▸ **Work task**: Scan the records below. List lines holding "high".
[[ Working data open ]]
**src/camera_defines.svh**
```systemverilog
`ifndef CAMERA_DEFINES_SVH
`define CAMERA_DEFINES_SVH

// ====================
// Custom-instruction decode
// ====================

// Instruction number that selects the frame grabber.
`define CAM_CI_ID 8'h2A

// ====================
// Bus and counter sizes
// ====================

// Longest burst the writer issues, in 32-bit words.
`define CAM_MAX_BURST 16

// Counter widths for bytes per line, lines per frame and line-buffer words.
`define CAM_BYTE_CNT_W 12
`define CAM_LINE_CNT_W 11
`define CAM_WORD_IDX_W 9

`endif

```
**src/camera_pkg.sv**
```systemverilog
`include "camera_defines.svh"

package camera_pkg;

  typedef logic [31:0] word_t;
  typedef logic [7:0] gray_t;
  typedef logic [`CAM_BYTE_CNT_W-1:0] byte_cnt_t;
  typedef logic [`CAM_LINE_CNT_W-1:0] line_cnt_t;
  typedef logic [`CAM_WORD_IDX_W-1:0] word_idx_t;

  // Commands carried in the low three bits of the A operand.
  typedef enum logic [2:0] {
    CMD_BYTES_PER_LINE = 3'd0,
    CMD_LINES          = 3'd1,
    CMD_READ_BASE      = 3'd4,
    CMD_WRITE_BASE     = 3'd5,
    CMD_CONTROL        = 3'd6,
    CMD_SHOT_DONE      = 3'd7
  } ci_cmd_e;

  typedef struct packed {
    logic    sel;
    ci_cmd_e cmd;
    word_t   value_b;
  } ci_req_t;

  typedef struct packed {
    logic line_end;
    logic frame_start;
  } frame_event_t;

  typedef struct packed {
    logic       begin_transaction;
    logic       end_transaction;
    logic [3:0] byte_enables;
    logic [7:0] burst_size;
    logic       data_valid;
    word_t      address_data;
  } bus_out_t;

  typedef enum logic [2:0] {IDLE, REQUEST, INIT, BURST, END} wr_state_e;

  // Luma weights 77, 150 and 29 sum to 256, so the top byte is the gray value.
  function automatic gray_t rgb565_to_gray(gray_t high, gray_t low);
    logic [15:0] red;
    logic [15:0] green;
    logic [15:0] blue;
    logic [15:0] sum;
    red   = {8'd0, high[7:3], 3'b000};
    green = {8'd0, high[2:0], low[7:5], 2'b00};
    blue  = {8'd0, low[4:0], 3'b000};
    sum   = 16'd77 * red + 16'd150 * green + 16'd29 * blue;
    return sum[15:8];
  endfunction

endpackage

```
**src/frame_timing.sv**
```systemverilog
`include "camera_defines.svh"

module frame_timing
  import camera_pkg::*;
(
  input  logic         clock,
  input  logic         arst_n,
  input  logic         hsync,
  input  logic         vsync,
  input  gray_t        cam_data,
  output frame_event_t events,
  output byte_cnt_t    byte_count,
  output byte_cnt_t    bytes_per_line,
  output word_idx_t    words_per_line,
  output line_cnt_t    lines_per_frame
);

  logic [1:0] hsync_q;
  logic [1:0] vsync_q;
  logic       hsync_fall;
  logic       vsync_fall;
  line_cnt_t  line_count;

  // Edges are seen one cycle after the sync is first sampled low.
  assign hsync_fall = hsync_q[1] & ~hsync_q[0];
  assign vsync_fall = vsync_q[1] & ~vsync_q[0];

  always_ff @(posedge clock or negedge arst_n)
  begin
    if (!arst_n)
    begin
      hsync_q         <= '0;
      vsync_q         <= '0;
      events          <= '0;
      byte_count      <= '0;
      bytes_per_line  <= '0;
      words_per_line  <= '0;
      line_count      <= '0;
      lines_per_frame <= '0;
    end
    else
    begin
      hsync_q            <= {hsync_q[0], hsync};
      vsync_q            <= {vsync_q[0], vsync};
      events.line_end    <= hsync_fall;
      events.frame_start <= vsync_fall;

      // The held sizes change on the same edge as the event pulse.
      if (hsync_fall)
      begin
        bytes_per_line <= byte_count;
        words_per_line <= byte_count[`CAM_BYTE_CNT_W-1:3];
        byte_count     <= '0;
      end
      else if (hsync)
        byte_count <= byte_count + 1'b1;

      if (vsync_fall)
      begin
        lines_per_frame <= line_count;
        line_count      <= '0;
      end
      else if (hsync_fall)
        line_count <= line_count + 1'b1;
    end
  end

endmodule

```
===== src/source/program_counter.sv =====
// program counter
`timescale 1ns/1ps

module program_counter (
    input  logic                        clk,
    input  logic                        arst_n,
    input  logic                        pp,     // increment
    input  logic                        jc,
    input  logic                        jz,
    input  logic                        jgt,
    input  logic                        jlt,
    input  logic                        carry,  // from this cycle's alu result
    input  logic                        zero,
    input  logic                        neg,
    input  logic [ucpu_pkg::data_w-1:0] ar_q,   // jump target
    output logic [ucpu_pkg::data_w-1:0] pc_q
);
    import ucpu_pkg::*;

    logic take_c;
    logic take_z;
    logic take_gt;
    logic take_lt;
    logic take_jump;

    // each enabled condition checked against the live flags
    assign take_c  = jc & carry;
    assign take_z  = jz & zero;
    assign take_gt = jgt & ~zero & ~neg;  // strictly positive
    assign take_lt = jlt & neg;

    assign take_jump = take_c | take_z | take_gt | take_lt;

    always_ff @(posedge clk or negedge arst_n) begin
        if (!arst_n) begin
            pc_q <= '0;
        end else if (take_jump) begin
            pc_q <= ar_q;  // jump beats increment
        end else if (pp) begin
            pc_q <= pc_q + data_w'(1);
        end
    end

endmodule


===== src/source/reg_file.sv =====
// bus loaded registers
// ir, x, y, ar and device output latch
`timescale 1ns/1ps

module reg_file (
    input  logic                        clk,
    input  logic                        arst_n,
    input  logic [ucpu_pkg::data_w-1:0] bus,
    input  logic                        ai_n,     // ar load
    input  logic                        ii_n,     // ir load
    input  logic                        xi_n,     // x load
    input  logic                        yi_n,     // y load
    input  logic                        di,       // device latch load, active high
    output logic [ucpu_pkg::data_w-1:0] ar_q,
    output logic [ucpu_pkg::data_w-1:0] ir_q,
    output logic [ucpu_pkg::data_w-1:0] x_q,
    output logic [ucpu_pkg::data_w-1:0] y_q,
    output logic [ucpu_pkg::data_w-1:0] dev_out
);

    // address register, also the jump target
    always_ff @(posedge clk or negedge arst_n) begin
        if (!arst_n) begin
            ar_q <= '0;
        end else if (!ai_n) begin
            ar_q <= bus;
        end
    end

    // instruction register, read back a byte at a time
    always_ff @(posedge clk or negedge arst_n) begin
        if (!arst_n) begin
            ir_q <= '0;
        end else if (!ii_n) begin
            ir_q <= bus;
        end
    end

    // alu operands
    always_ff @(posedge clk or negedge arst_n) begin
        if (!arst_n) begin
            x_q <= '0;
            y_q <= '0;
        end else begin
            if (!xi_n) begin
                x_q <= bus;
            end
            if (!yi_n) begin
                y_q <= bus;
            end
        end
    end

    // device output latch
    always_ff @(posedge clk or negedge arst_n) begin
        if (!arst_n) begin
            dev_out <= '0;
        end else if (di) begin
            dev_out <= bus;
        end
    end

endmodule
[[ Working data closed ]]
▸ **Your solution**:
  function automatic gray_t rgb565_to_gray(gray_t high, gray_t low);
    red   = {8'd0, high[7:3], 3'b000};
    green = {8'd0, high[2:0], low[7:5], 2'b00};
    input  logic                        di,       // device latch load, active high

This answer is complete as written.